Access StatusOpen Access
INTRODUCTION: RANKL is important in mammary gland development during pregnancy and mediates the initiation and progression of progesterone-induced breast cancer. No clinical data are available on the effect of pregnancy on RANK/RANKL expression in young breast cancer patients. METHODS: We used our previously published dataset of 65 pregnant and 130 matched young breast cancer patients with full clinical, pathological, and survival information. 85% of patients had available transcriptomic data as well. RANK/RANKL expression by immunohistochemistry using H-score on the primary tumor and adjacent normal tissue was performed. We examined the difference in expression of RANK/RANKL between pregnant and non-pregnant patients and their association with clinicopathological features and prognosis. We also evaluated genes and pathways associated with RANK/RANKL expression on primary tumors.

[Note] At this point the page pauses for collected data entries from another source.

**config.mk**
```make
export PLATFORM = sky130hd
export DESIGN_NAME = decode_imm_stage_flat
export DESIGN_NICKNAME = d
export VERILOG_FILES = /design/src/rtl/decode_imm_stage_pkg.sv /design/src/rtl/decode_imm_stage_if.sv /design/src/rtl/decode_imm_stage_imm_decode.sv /design/src/rtl/decode_imm_stage.sv /design/src/flat_wrapper.sv
export SDC_FILE = /design/constraint.sdc
export NUM_CORES = 1
export LEC_CHECK = 0
export BUFFER_PORTS_ARGS = -buffer_cell sky130_fd_sc_hd__buf_2
export CAP_MARGIN = 20
export CORE_MARGIN = 4
export CORE_UTILIZATION = 56
export DETAILED_ROUTE_END_ITERATION = 8
export HOLD_SLACK_MARGIN = 0.03
export PLACE_DENSITY = 0.81
export SYNTH_ARGS = -nofsm -noshare
export SYNTH_HDL_FRONTEND = slang
export SYNTH_HIERARCHICAL = 1
export SYNTH_SLANG_ARGS = --single-unit
export TNS_END_PERCENT = 30
```
**constraint.sdc**
```tcl
create_clock -name clk -period 30.6 [get_ports clk]
set_clock_uncertainty 0.05 [all_clocks]
set_input_delay 4.59 -clock clk [delete_from_list [all_inputs] [get_ports clk]]
set_output_delay 4.59 -clock clk [all_outputs]
set_load 0.02 [all_outputs]
```
===== src/rtl/naneye_ser_tx_if.sv =====
// Parallel pixel handshake between a pixel source (master) and the NanEye serializer (slave).
interface naneye_ser_tx_if #(
  parameter int D_WIDTH = 10
);
  logic [D_WIDTH-1:0] PAR_IN;
  logic               PAR_VALID;
  logic               PAR_READY;
  logic               LINE_END;

  modport master (output PAR_IN, output PAR_VALID, output LINE_END, input PAR_READY);
  modport slave  (input PAR_IN, input PAR_VALID, input LINE_END, output PAR_READY);
endinterface


===== src/rtl/naneye_ser_tx.sv =====
// NanEye-style Manchester pixel serializer (IDLE/START/DATA/[PARITY]/STOP/GAP/FSYNC).
// Define TX_PARITY_EN to insert an even-parity bit between the last data bit and the stop bit.
module naneye_ser_tx #(
  parameter int D_WIDTH         = 10,
  parameter int HALF_BIT_CLKS   = 4,
  parameter int LINE_GAP_BITS   = 3,
  parameter int FSYNC_HALF_BITS = 24
) (
  input  logic             CLOCK,
  input  logic             RESET,
  naneye_ser_tx_if.slave   par_if,
  input  logic             FRAME_SYNC,
  output logic             SER_OUT,
  output logic             TX_ACTIVE,
  output logic             FSYNC_ACTIVE,
  output logic             LINE_DONE
);
  localparam int HB_W     = (HALF_BIT_CLKS > 1) ? $clog2(HALF_BIT_CLKS) : 1;
  localparam int MAX_A    = (D_WIDTH > LINE_GAP_BITS) ? D_WIDTH : LINE_GAP_BITS;
  localparam int MAX_BITS = (MAX_A > FSYNC_HALF_BITS) ? MAX_A : FSYNC_HALF_BITS;
  localparam int BC_W     = $clog2(MAX_BITS + 1);

  localparam logic [HB_W-1:0] HB_LAST  = HB_W'(HALF_BIT_CLKS - 1);
  localparam logic [BC_W-1:0] D_LAST   = BC_W'(D_WIDTH - 1);
  localparam logic [BC_W-1:0] GAP_LAST = BC_W'(LINE_GAP_BITS - 1);
  localparam logic [BC_W-1:0] FS_LAST  = BC_W'(FSYNC_HALF_BITS - 1);

  typedef enum logic [2:0] {
    IDLE, START, DATA, STOP, GAP, FSYNC
`ifdef TX_PARITY_EN
    , PARITY
`endif
  } state_t;

  state_t             state;
  logic [HB_W-1:0]    hb_cnt;
  logic [BC_W-1:0]    bit_cnt;
  logic               half;
  logic               cur_bit;
  logic [D_WIDTH-1:0] shifter;
  logic               line_q;
  logic [D_WIDTH-1:0] hold_data;
  logic               hold_line;
  logic               hold_full;
  logic               ready_q;
  logic               fs_pending;
`ifdef TX_PARITY_EN
  logic               parity_q;
`endif

  logic hb_end;
  logic decide;
  logic load;

  assign hb_end = (hb_cnt == HB_LAST);
  assign load   = par_if.PAR_VALID && ready_q;

  // Next-word decision points: end of an idle bit, a non-line stop bit, the gap, or the sync level.
  always_comb begin
    decide = 1'b0;
    if (hb_end) begin
      case (state)
        IDLE:    decide = half;
        STOP:    decide = half && !line_q;
        GAP:     decide = half && (bit_cnt == GAP_LAST);
        FSYNC:   decide = (bit_cnt == FS_LAST);
        default: decide = 1'b0;
      endcase
    end
  end

  always_ff @(posedge CLOCK or posedge RESET) begin
    if (RESET) begin
      state      <= IDLE;
      hb_cnt     <= '0;
      bit_cnt    <= '0;
      half       <= 1'b0;
      cur_bit    <= 1'b0;
      shifter    <= '0;
      line_q     <= 1'b0;
      hold_data  <= '0;
      hold_line  <= 1'b0;
      hold_full  <= 1'b0;
      ready_q    <= 1'b0;
      fs_pending <= 1'b0;
      SER_OUT    <= 1'b0;
`ifdef TX_PARITY_EN
      parity_q   <= 1'b0;
`endif
    end else begin
      ready_q <= !hold_full;
      if (FRAME_SYNC && state != FSYNC) fs_pending <= 1'b1;

      if (!hb_end) begin
        hb_cnt <= hb_cnt + HB_W'(1);
      end else begin
        hb_cnt <= '0;
        if (decide) begin
          half    <= 1'b0;
          bit_cnt <= '0;
          if (fs_pending) begin
            state      <= FSYNC;
            fs_pending <= 1'b0;
            SER_OUT    <= 1'b1;
          end else if (hold_full) begin
            state     <= START;
            cur_bit   <= 1'b1;
            SER_OUT   <= 1'b1;
            shifter   <= hold_data;
            line_q    <= hold_line;
            hold_full <= 1'b0;
            ready_q   <= 1'b1;
`ifdef TX_PARITY_EN
            parity_q  <= ^hold_data;
`endif
          end else begin
            state   <= IDLE;
            cur_bit <= 1'b0;
            SER_OUT <= 1'b0;
          end
        end else if (state == FSYNC) begin
          bit_cnt <= bit_cnt + BC_W'(1);
        end else if (!half) begin
          half    <= 1'b1;
          SER_OUT <= ~cur_bit;
        end else begin
          half <= 1'b0;
          case (state)
            START: begin
              state   <= DATA;
              bit_cnt <= '0;
              cur_bit <= shifter[D_WIDTH-1];
              SER_OUT <= shifter[D_WIDTH-1];
              shifter <= {shifter[D_WIDTH-2:0], 1'b0};
            end
            DATA: begin
              if (bit_cnt == D_LAST) begin
`ifdef TX_PARITY_EN
                state   <= PARITY;
                cur_bit <= parity_q;
                SER_OUT <= parity_q;
`else
                state   <= STOP;
                cur_bit <= 1'b0;
                SER_OUT <= 1'b0;
`endif
              end else begin
                bit_cnt <= bit_cnt + BC_W'(1);
                cur_bit <= shifter[D_WIDTH-1];
                SER_OUT <= shifter[D_WIDTH-1];
                shifter <= {shifter[D_WIDTH-2:0], 1'b0};
              end
            end
`ifdef TX_PARITY_EN
            PARITY: begin
              state   <= STOP;
              cur_bit <= 1'b0;
              SER_OUT <= 1'b0;
            end
`endif
            STOP: begin
              state   <= GAP;
              bit_cnt <= '0;
              cur_bit <= 1'b0;
              SER_OUT <= 1'b0;
            end
            GAP: begin
              bit_cnt <= bit_cnt + BC_W'(1);
              SER_OUT <= 1'b0;
            end
            default: ;
          endcase
        end
      end

      if (load) begin
        hold_data <= par_if.PAR_IN;
        hold_line <= par_if.LINE_END;
        hold_full <= 1'b1;
        ready_q   <= 1'b0;
      end
    end
  end

  assign par_if.PAR_READY = ready_q;
`ifdef TX_PARITY_EN
  assign TX_ACTIVE    = (state == START) || (state == DATA) || (state == PARITY) || (state == STOP);
`else
  assign TX_ACTIVE    = (state == START) || (state == DATA) || (state == STOP);
`endif
  assign FSYNC_ACTIVE = (state == FSYNC);
  assign LINE_DONE    = (state == GAP) && half && hb_end && (bit_cnt == GAP_LAST);
endmodule
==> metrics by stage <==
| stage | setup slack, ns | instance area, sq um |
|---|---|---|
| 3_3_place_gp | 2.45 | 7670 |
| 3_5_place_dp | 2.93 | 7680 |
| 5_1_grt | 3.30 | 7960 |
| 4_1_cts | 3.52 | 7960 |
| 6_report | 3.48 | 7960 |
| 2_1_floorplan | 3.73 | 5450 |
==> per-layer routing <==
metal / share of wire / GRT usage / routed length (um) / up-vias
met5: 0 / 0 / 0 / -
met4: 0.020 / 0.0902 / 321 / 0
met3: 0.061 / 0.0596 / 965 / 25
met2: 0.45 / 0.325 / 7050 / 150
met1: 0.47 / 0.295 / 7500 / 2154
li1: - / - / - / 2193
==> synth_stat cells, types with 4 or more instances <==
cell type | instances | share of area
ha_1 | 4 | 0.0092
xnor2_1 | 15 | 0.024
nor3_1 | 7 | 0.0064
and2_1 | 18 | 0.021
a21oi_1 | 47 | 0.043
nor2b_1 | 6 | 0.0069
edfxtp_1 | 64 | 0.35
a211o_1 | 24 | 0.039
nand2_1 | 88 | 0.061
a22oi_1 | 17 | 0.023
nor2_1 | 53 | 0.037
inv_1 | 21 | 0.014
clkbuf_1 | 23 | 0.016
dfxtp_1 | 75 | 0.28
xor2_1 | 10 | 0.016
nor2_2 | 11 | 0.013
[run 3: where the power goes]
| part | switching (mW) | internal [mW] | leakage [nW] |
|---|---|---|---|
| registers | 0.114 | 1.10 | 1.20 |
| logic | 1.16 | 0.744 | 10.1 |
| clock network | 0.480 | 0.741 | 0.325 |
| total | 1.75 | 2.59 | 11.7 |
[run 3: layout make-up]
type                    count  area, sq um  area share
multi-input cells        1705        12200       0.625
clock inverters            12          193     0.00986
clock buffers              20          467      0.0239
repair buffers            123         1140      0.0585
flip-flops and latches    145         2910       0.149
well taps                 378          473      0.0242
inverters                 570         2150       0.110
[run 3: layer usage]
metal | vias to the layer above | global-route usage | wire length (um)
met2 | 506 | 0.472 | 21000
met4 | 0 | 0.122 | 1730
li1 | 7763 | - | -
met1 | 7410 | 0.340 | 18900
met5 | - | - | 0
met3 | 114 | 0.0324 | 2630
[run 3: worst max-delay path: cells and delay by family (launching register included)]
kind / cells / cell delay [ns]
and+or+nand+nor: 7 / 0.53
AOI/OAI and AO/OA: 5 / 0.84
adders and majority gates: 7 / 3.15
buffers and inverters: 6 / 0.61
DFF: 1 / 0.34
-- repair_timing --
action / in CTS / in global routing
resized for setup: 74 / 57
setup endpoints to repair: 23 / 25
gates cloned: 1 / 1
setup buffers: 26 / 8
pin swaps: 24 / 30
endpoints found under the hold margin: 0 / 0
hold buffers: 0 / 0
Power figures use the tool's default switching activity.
<file path="src/rtl/register_file_if.sv">
// rtl/register_file_if.sv - read/write bus bundle for the register file
//
// Purpose: groups the read ports, the write port and the write-blocking
// finish_flag of register_file into one bundle.
// Signals:
//   Read1, Read2  register indices for the two read ports
//   RD            write register index
//   WriteData     data to write
//   RegWrite      write enable, active high
//   finish_flag   high blocks all writes
//   Data1, Data2  read data for Read1 / Read2
// Modports: master drives indices/write side and samples read data;
//           slave is the register file itself.
interface register_file_if #(
  parameter int DATA_WIDTH = 32,
  parameter int ADDR_WIDTH = 5
);
  logic [ADDR_WIDTH-1:0] Read1;
  logic [ADDR_WIDTH-1:0] Read2;
  logic [ADDR_WIDTH-1:0] RD;
  logic [DATA_WIDTH-1:0] WriteData;
  logic                  RegWrite;
  logic                  finish_flag;
  logic [DATA_WIDTH-1:0] Data1;
  logic [DATA_WIDTH-1:0] Data2;

  modport master (
    output Read1, Read2, RD, WriteData, RegWrite, finish_flag,
    input  Data1, Data2
  );

  modport slave (
    input  Read1, Read2, RD, WriteData, RegWrite, finish_flag,
    output Data1, Data2
  );
endinterface

</file>
<file path="src/rtl/register_file.sv">
// rtl/register_file.sv - 32 x 32 RISC-V general-purpose register file
//
// Purpose: two combinational read ports and one synchronous write port;
// x0 is hardwired to zero. finish_flag freezes the array contents.
// Optional feature macro: REGFILE_BYPASS_EN (write-through forwarding of a
// qualifying write onto a read port addressing the same register).
// Ports:
//   clock    system clock, state updates on the rising edge
//   reset_n  synchronous active-low reset, clears every register
//   bus      register_file_if.slave: Read1/Read2/RD/WriteData/RegWrite/
//            finish_flag in, Data1/Data2 out
module register_file #(
  parameter int DATA_WIDTH = 32,
  parameter int ADDR_WIDTH = 5
) (
  input  logic          clock,
  input  logic          reset_n,
  register_file_if.slave bus
);
  localparam int DEPTH = 2 ** ADDR_WIDTH;

  logic [DATA_WIDTH-1:0] regs [DEPTH];
  logic                  write_en;

  // Write to x0 is dropped here, so regs[0] stays zero after reset; the read
  // mux still forces zero so x0 never depends on the array contents.
  assign write_en = bus.RegWrite && !bus.finish_flag && (bus.RD != '0);

  always_ff @(posedge clock) begin
    if (!reset_n) begin
      for (int i = 0; i < DEPTH; i++) begin
        regs[i] <= '0;
      end
    end else if (write_en) begin
      regs[bus.RD] <= bus.WriteData;
    end
  end

`ifdef REGFILE_BYPASS_EN
  // Forwarding also requires reset_n high: a write that reset overrides must
  // not appear on the read ports.
  logic fwd_ok;
  assign fwd_ok = write_en && reset_n;

  always_comb begin
    bus.Data1 = (bus.Read1 == '0) ? '0 : regs[bus.Read1];
    bus.Data2 = (bus.Read2 == '0) ? '0 : regs[bus.Read2];
    if (fwd_ok && (bus.Read1 == bus.RD)) begin
      bus.Data1 = bus.WriteData;
    end
    if (fwd_ok && (bus.Read2 == bus.RD)) begin
      bus.Data2 = bus.WriteData;
    end
  end
`else
  always_comb begin
    bus.Data1 = (bus.Read1 == '0) ? '0 : regs[bus.Read1];
    bus.Data2 = (bus.Read2 == '0) ? '0 : regs[bus.Read2];
  end
`endif
endmodule

</file>
<file path="src/flat_wrapper.sv">
// flat-port wrapper written by rule: the top's interface ports become plain ports
module register_file_flat 
#(
  parameter int DATA_WIDTH = 32,
  parameter int ADDR_WIDTH = 5
)
  (clock, reset_n, bus_Read1, bus_Read2, bus_RD, bus_WriteData, bus_RegWrite, bus_finish_flag, bus_Data1, bus_Data2);
  register_file_if #(.DATA_WIDTH(DATA_WIDTH), .ADDR_WIDTH(ADDR_WIDTH)) bus_i ();
  input  logic clock;
  input  logic reset_n;
  input wire logic [$bits(bus_i.Read1)-1:0] bus_Read1;
  input wire logic [$bits(bus_i.Read2)-1:0] bus_Read2;
  input wire logic [$bits(bus_i.RD)-1:0] bus_RD;
  input wire logic [$bits(bus_i.WriteData)-1:0] bus_WriteData;
  input wire logic [$bits(bus_i.RegWrite)-1:0] bus_RegWrite;
  input wire logic [$bits(bus_i.finish_flag)-1:0] bus_finish_flag;
  output wire logic [$bits(bus_i.Data1)-1:0] bus_Data1;
  output wire logic [$bits(bus_i.Data2)-1:0] bus_Data2;
  assign bus_i.Read1 = bus_Read1;
  assign bus_i.Read2 = bus_Read2;
  assign bus_i.RD = bus_RD;
  assign bus_i.WriteData = bus_WriteData;
  assign bus_i.RegWrite = bus_RegWrite;
  assign bus_i.finish_flag = bus_finish_flag;
  assign bus_Data1 = bus_i.Data1;
  assign bus_Data2 = bus_i.Data2;
  register_file #(.DATA_WIDTH(DATA_WIDTH), .ADDR_WIDTH(ADDR_WIDTH)) u_core (.clock(clock), .reset_n(reset_n), .bus(bus_i));
endmodule
</file>
<file path="config.mk">
export PLATFORM = sky130hd
export DESIGN_NAME = register_file_flat
export DESIGN_NICKNAME = d
export VERILOG_FILES = /design/src/rtl/register_file_if.sv /design/src/rtl/register_file.sv /design/src/flat_wrapper.sv
export SDC_FILE = /design/constraint.sdc
export NUM_CORES = 2
export LEC_CHECK = 0
export CAP_MARGIN = 20
export CORE_UTILIZATION = 39
export CTS_BUF_LIST = sky130_fd_sc_hd__clkbuf_4 sky130_fd_sc_hd__clkbuf_8
export CTS_CLUSTER_DIAMETER = 80
export DETAILED_ROUTE_END_ITERATION = 16
export HOLD_SLACK_MARGIN = 0.06
export MAX_ROUTING_LAYER = met4
export SYNTH_ARGS = -nofsm -noshare
export SYNTH_HDL_FRONTEND = slang
export SYNTH_SLANG_ARGS = --single-unit
</file>
<file path="constraint.sdc">
create_clock -name clock -period 5 [get_ports clock]
set_clock_uncertainty 0.15 [all_clocks]
set_input_delay 0.75 -clock clock [delete_from_list [all_inputs] [get_ports clock]]
set_output_delay 0.75 -clock clock [all_outputs]
set_load 0.005 [all_outputs]
</file>
==> impl_metrics.toml <==
[cells_and_area]
final_cell_mix = "edfxtp_1 (1024), and2_1 (993), mux2i_1 (320), mux4_2 (298), buf_4 (183)"
nets = 3983
top_register = "u_core.regs"
finalNonFillerCells = 5948
reg.largest.list = "u_core.regs (1024)"
syn_to_final_growth_pct = 14.3
largest_reg_flops = 1024
drive_gt1_share_pct = 23.7
layout_commonest_cell = "edfxtp_1"

[yosys]
ys_types = 38
synth_compound_area_share_pct = 5.45
synthArstFlopShare_pct = 0
synth_top_family_by_area = "multiplexers"
synthTopCellsByArea = "edfxtp_1 (56%), mux4_2 (12%), and2_1 (11%)"
syn_area_per_cell_um2 = 14.5
yosysWarnings = 0
synth_flop_cell = "edfxtp_1"
syn_area_um2 = 55100
synthSimpleGateAreaFrac_pct = 13.3
netlist_instances = 3795
synth_edf_count = 1024
synth.area.mux_share_pct = 21.9
synth_xor_area_share_pct = 0
yosys.area.top_type_share_pct = 55.9
synth_seq_cells = 1024
synth_area_leader_cell = "edfxtp_1"
ys_seq_area_share_pct = 55.9
synthAdderAreaFrac_pct = 0

[worst_hold_path]
worstHoldPathType = "in -> reg"

[setup_path]
critical_path.endpoint_type = "primary output"
crit_arrival_ns = 3.93
critPathKind = "in -> out"
cp_top_family = "buffers and inverters"
crit_chain = "buf_8 -> buf_12 -> buf_4 -> mux4_2 -> mux2_2 -> o21ai_0 -> a311oi_1 -> clkdlybuf4s50_1"
worst_setup_path_start_kind = "input pin"
cp_slowest_stage_delay_ns = 0.77
path_buf_inv = 4
worst_path_max_delay_cell = "a311oi_1"
path_max_fanout = 37
required_ns = 4.10

[pwr]
p_comb_share_pct = 13.3
power.net_switching_mw = 5.37
sw_frac_of_total_pct = 26.4
vdd_ir_drop_max_uv = 215
p_seq_share_pct = 49.9
leakage_nw = 22.1
p_int_mw = 15.0
powerDensity_nw_per_um2 = 323
p_clk_share_pct = 36.8

[cts]
htreeDepth = 4
clkSinkCount = 1024
root_buffer = "clkbuf_8"
cts_buffer_depth = 3
clk_pin_slew_ns = 0.06
post-cts-setup-buffers = 0
cts-buffers-inserted = 170
cts_tree = "done"
cts_resized = 0
hold_buffers = 0

[timing]
post-route-period-util_pct = 96.6
max_freq_mhz = 207
slew_headroom_pct = 17.9
tightest_slew_ns = 1.22
slew_violations = 0
setup_viol = 0
fin_crit_ns = 4.83
hold_viol = 0
rsz0062_at_grt = "no"
whs_ns = 0.548
fin_tns_setup_ns = 0
timing.final.ws_setup_ns = 0.171

[placement]
place_congestion = 0.911
io_buffer_count = 114
hpwl_um = 121000
pre_cts_ws_ns = 0.252
dpl.cell_count = 5618

[floorplanning]
dieArea_um2 = 143000
fp.dieH_um = 378
core-area_um2 = 140000
ios = 115
initial_core_util_pct = 39.4
rows = 137
dieWidth_um = 378

[global_routing]
antenna_found_initial = 16
grt_usage_pct = 28.0
grt_overflow_total = 0
grt_pass1_wl_um = 273000
grt_max_degree = 65
first_global_vias = 36200

[drt]
num_vias = 36500
viasPerCell = 6.14
drtPass1Iterations = 6
drtAntennaViolNets = 0
drtIter0Drc = 4752
routed_wl_um = 195000
drc = 0
wl_per_cell_um = 32.8

[run_status]
outcome = "completed"

[run]
maxCapViolCount = 0
-- cells by family (layout without fill, tap and decap cells) --
| family | after synthesis | count (layout) |
|---|---|---|
| AND/OR/NAND/NOR | 1221 | 1221 |
| buffers and inverters | 420 | 651 |
| multiplexers | 736 | 736 |
| flip-flops | 1024 | 1024 |
| other | 1 | 47 |
| AO/OA/AOI/OAI | 393 | 393 |
-- final cells by class --
cell class,count,area [um^2]
Sequential cell,1024,30700
Inverter,3,12.5
Multi-Input combinational cell,2382,23000
Clock inverter,69,469
Clock buffer,228,2810
Tap cell,1876,2350
Fill cell,12300,76800
Timing Repair Buffer,351,3510
Antenna cell,15,37.5
-- synthesized netlist by cell type, types with 13 or more instances --
library cell	n
a211oi_1	64
a21oi_1	32
a221oi_1	34
a221oi_2	18
a22oi_1	64
a311oi_1	32
and2_1	994
buf_2	52
buf_4	43
clkbuf_1	305
edfxtp_1	1024
mux2_2	64
mux2i_1	320
mux4_1	54
mux4_2	298
nand2_1	90
nand2b_1	13
nand4_1	32
nor2_1	28
nor2b_1	37
o21ai_0	69
o221ai_1	64
-- per-layer routing --
| metal | global-route usage [%] | up-vias | part of all wire (%) |
|---|---|---|---|
| met1 | 35.5 | 18800 | 39 |
| li1 | - | 14900 | - |
| met2 | 41.8 | 2367 | 46 |
| met4 | 12.3 | 0 | 4.4 |
| met5 | - | - | 0 |
| met3 | 7.93 | 431 | 11 |
-- power groups by stage --
stage	clock network (mW)	logic, mW	registers, mW
CTS	7.55	2.63	10.1
global route	7.90	2.78	10.2
finish	7.48	2.70	10.2
detailed placement	0	2.62	10.3
global placement	0	2.60	10.3
floorplan	0	1.47	10.2
-- worst paths after layout --
check	startpoint	slack, ns	cells after the start	endpoint
max	bus_Read2[2]	0.17	8	bus_Data2[31]
min	bus_WriteData[6]	0.55	2	u_core.regs[16][6]$_SDFFCE_PN0P_
-- metrics by stage --
| step | util, % | power [mW] | cell area, um^2 |
|---|---|---|---|
| finish | 45.0 | 20.3 | 62900 |
| floorplan | - | 11.7 | 55200 |
| detailed placement | 42.5 | 12.9 | 59300 |
| global route | 45.0 | 20.9 | 62900 |
| global placement | 42.4 | 12.9 | 59200 |
| CTS | 44.8 | 20.3 | 62600 |
No activity file was read; power rests on OpenSTA's default activity.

RESULTS: RANKL but not RANK expression was more prevalent in the pregnant group, both on the tumor and adjacent normal tissue, independent of other clinicopathological factors (both P <0.001). 18.7% of pregnant and 5.3% of non-pregnant patients had tumors showing ≥10% of cells with 3+ RANKL expression. RANKL expression was significantly higher in progesterone receptor-positive, and luminal A-like tumors, with negative correlation with Ki-67 (all P <0.001). On the contrary, RANK expression was higher in triple negative tumors (P <0.001). Using false discovery rate <0.05, 151 and 1,207 genes were significantly correlated with tumor-expressed RANKL and RANK expression by immunohistochemistry, respectively. High RANKL expression within primary tumor was associated with pathways related to mammary gland development, bone resorption, T-cell proliferation and regulation of chemotaxis, while RANK expression was associated with immune response and proliferation pathways. At a median follow-up of 65 months, neither RANK nor RANKL expression within tumor was associated with disease free survival in pregnant or non-pregnant group. CONCLUSIONS: Pregnancy increases RANKL expression both in normal breast and primary tumors. These results could guide further development of RANKL-targeted therapy.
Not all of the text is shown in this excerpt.